Vom Klang der Bäume und Maschendraht

Wenn Pietro Londino mit der Zunge schnalzt, antwortet die Welt. Hausfassaden, Autos, Bäume und Baustellen nehmen Gestalt an und eröffnen sich seinen blinden Augen mit präziser Genauigkeit. Pietro macht von derselben Ortungstechnik Gebrauch, wie die Fledermäuse, Zahnwale und Delfine. Diese Tiere benutzen Rufe, um eine dreidimensionale Karte ihrer Umgebung zu erstellen und schliessen daraus auf ihre Umgebung.

von Antonietta Fabrizio

Zahnwale und Delfine bedienen sich der Echoortung um in trüben und dunkeln Gewässern zu navigieren und zu jagen. Bild: Wei-Chuan Liu

Auf dem Foto ist ein Weisswahl zu sehen: Auch Zahnwale und Delfine bedienen sich der Echoortung um in trüben und dunkeln Gewässern zu navigieren und zu jagen. Bild: Wei-Chuan Liu

Fledermäuse schätzen die Entfernung eines Gegenstandes ab, indem sie feststellen, wie lange der Klang braucht, um zurückzukehren. Pietro Londino ist blind und kann das auch. Er weiss nicht genau, wann und wie er die Klicksonartechnik, auch Echoortung genannt, gelernt hat, sie habe sich automatisch entwickelt. «Bereits als Kind kurvte ich mit dem Fahrrad auf dem Pausenplatz der Blindenschule um die Häuser und orientierte mich am Klicken.» Von den 85 Kindern, die damals mit ihm zur Schule gingen, erinnert er sich an einen einzigen Buben, der die Technik auch anwendete. Doch die Tatsache, dass die Echoortung heute weltweit als Weiterbildung angeboten wird, weist auf einen Trend hin.

Der blinde Amerikaner Daniel Kish analysierte die Klicksonartechnik systematisch und machte sie weltweit populär. Er erkennt eine daumendicke Stange auf einen Meter, einen Hydranten auf drei, ein Auto auf fünf und ein grosses Gebäude bereits aus fünfzig oder gar hundert Metern, wenn er es laut genug anschnalzt. Kish fährt im Gelände Mountainbike und orientiert sich mittels Echoortung. «Theoretisch ist alles möglich», fährt Pietro fort, «ich würde aber nie etwas tun, bei dem ich willentlich mich oder andere gefährde. Obschon ich den Reiz vom Mountainbike fahren im Gelände sehe».

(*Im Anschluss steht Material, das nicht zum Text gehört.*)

What follows belongs to an exercise in optimizing a design on an open flow for a short achievable clock period and few clock cycles; a production flow would make more cautious choices.
Where RTL was checked, it was by simulation tests only, not by an equivalence proof against the original.

==> flow/design.v (excerpt) <==
module tx_drain #(
    parameter [31:0] DESC_MEM_BASE = 32'h4A10_2000,
    parameter [31:0] DESC_MEM_SIZE = 32'h0000_8000,
    parameter integer WALK_LIMIT   = 1024
) (
    input  wire        clk,
    input  wire        rst,
    input  wire        start,
    input  wire [31:0] head,
    output wire        ready,
    output reg         mem_req,
    output reg         mem_we,
    output reg  [31:0] mem_addr,
    output reg  [31:0] mem_wdata,
    input  wire        mem_gnt,
    input  wire [31:0] mem_rdata,
    output reg         tx_valid,
    output reg  [7:0]  tx_data,
    input  wire        tx_ready,
    output reg         done,
    output reg  [1:0]  status,
    output reg  [31:0] cp
);
    localparam [1:0] ST_OK        = 2'd0;
    localparam [1:0] ST_NOT_OWNED = 2'd1;
    localparam [1:0] ST_WALK      = 2'd2;
    localparam [1:0] ST_DESC_OOR  = 2'd3;
    localparam [32:0] WIN_LO = {1'b0, DESC_MEM_BASE};
    localparam [32:0] WIN_HI = {1'b0, DESC_MEM_BASE} + {1'b0, DESC_MEM_SIZE};
    function integer cbits;
        input integer v;
        integer i;
        begin
            cbits = 1;
            for (i = v; i > 1; i = i / 2)
                cbits = cbits + 1;
        end
    endfunction
    localparam integer VW = cbits(WALK_LIMIT + 1);
    localparam [2:0] OP_D   = 3'd0,    
                     OP_PAY = 3'd1,    
                     OP_R0  = 3'd2,    
                     OP_W0  = 3'd3,    
                     OP_R1  = 3'd4,    
                     OP_W1  = 3'd5;    
    function [7:0] byte_of;
        input [31:0] w;
        input [1:0]  k;
        begin
            case (k)
                2'd0:    byte_of = w[7:0];
                2'd1:    byte_of = w[15:8];
                2'd2:    byte_of = w[23:16];
                default: byte_of = w[31:24];
            endcase
        end
    endfunction
    function [31:0] crc_w1;
        input [31:0] c;
        input [31:0] d;
        begin
            crc_w1[0] = ^(c & 32'h00000104) ^ ^(d & 32'h00000004);
            crc_w1[1] = ^(c & 32'h00000209) ^ ^(d & 32'h00000009);
  ...
==> flow/config.mk <==
export PLATFORM = sky130hd
export DESIGN_NAME = tx_drain
export DESIGN_NICKNAME = tx_drain
export VERILOG_FILES = /design/flow/design.v
export SDC_FILE = /design/flow/constraint.sdc
export NUM_CORES = 4
export LEC_CHECK = 0
export ABC_CLOCK_PERIOD_IN_PS = 2400
export CAP_MARGIN = 20
export CORE_MARGIN = 2
export CORE_UTILIZATION = 40
export PLACE_DENSITY = 0.6
export SETUP_SLACK_MARGIN = 4.6
export SLEW_MARGIN = 20
export TNS_END_PERCENT = 100
==> flow/constraint.sdc <==
create_clock -name core_clock -period 7.0 [get_ports {clk}]
set_input_delay 1.4000 -clock core_clock [delete_from_list [all_inputs] [get_ports {clk}]]
set_output_delay 1.4000 -clock core_clock [all_outputs]
set_load 0.01 [all_outputs]
run.sh (not shown) runs the stock make flow with config.mk's settings and CLKGATE_MAP_FILE= SYNTH_SCRIPT=/design/flow/synth_recipe.tcl, a recipe that flattens the netlist after the stock synthesis.
Testbench counts at the start, summed over its fixed seeds: cycles 223,742.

Die Klicksonartechnik erweitert Pietros Wahrnehmung. Sie ersetzt den Weissen Stock zwar nicht, verlängert ihn aber um ein Vielfaches. Er klickt und stellt fest, wie gross der Raum ist, indem er steht. Er orientiert sich aber auch mit dem weissen Stock am Trottoir, damit er nicht einknickt und benutzt auch dessen Klang, um in einer Unterführung die Distanz zur Wand zu orten. «Manchmal sind Leute erstaunt, mit welcher Leichtigkeit ich mich bewege und orientiere, das alles aufs Klicken zurückzuführen, wäre aber nicht richtig.» Alles was uns umgibt, trägt eine eigene akustische Unterschrift. Einen Baum erkennt man daran, dass der Strunk ein anderes Echo zurückwirft, als die blätterhaltige Krone. Kish sagt, dass jeder Gegenstand je nach Fläche und Beschaffenheit einen spezifischen Hall zurückwirft. Etwas Glattes klingt
also anders, als etwas Raues.

Stimulation des Sehzentrums im Gehirn
Kanadische Forscher haben mittels Magnetresonanztomographie die Hirnaktivität von Testpersonen untersucht und festgestellt, dass die Echoortung den visuellen Kortex anspricht, also den Bereich, mit dem das Sehen verknüpft ist. Das Gehirn der Testpersonen trennte die Geräusche in zwei Kategorien und gab sie an zwei unterschiedliche
Hirnregionen weiter. Das was auch sehende Personen bewusst hören, kam in den Hörbereich des Gehirns und die davon abgetrennten Echos direkt in den Sehbereich des Gehirns. Um zu sehen, verlassen sich auditive blinde Menschen auf ihr Gehör. Zu diesen Menschen zählt auch Pietro. «Ich kann mehr erfassen und hab den grösseren Radius.» Wenn es aber auf seinem Weg sehr laut zu und her geht, wie etwa bei Baustellen, stösst er an seine Grenzen. «Da sind haptische Menschen besser dran. Ich bleib da schon mal stehen und sage, ich sehe vor lauter Krach nichts mehr.»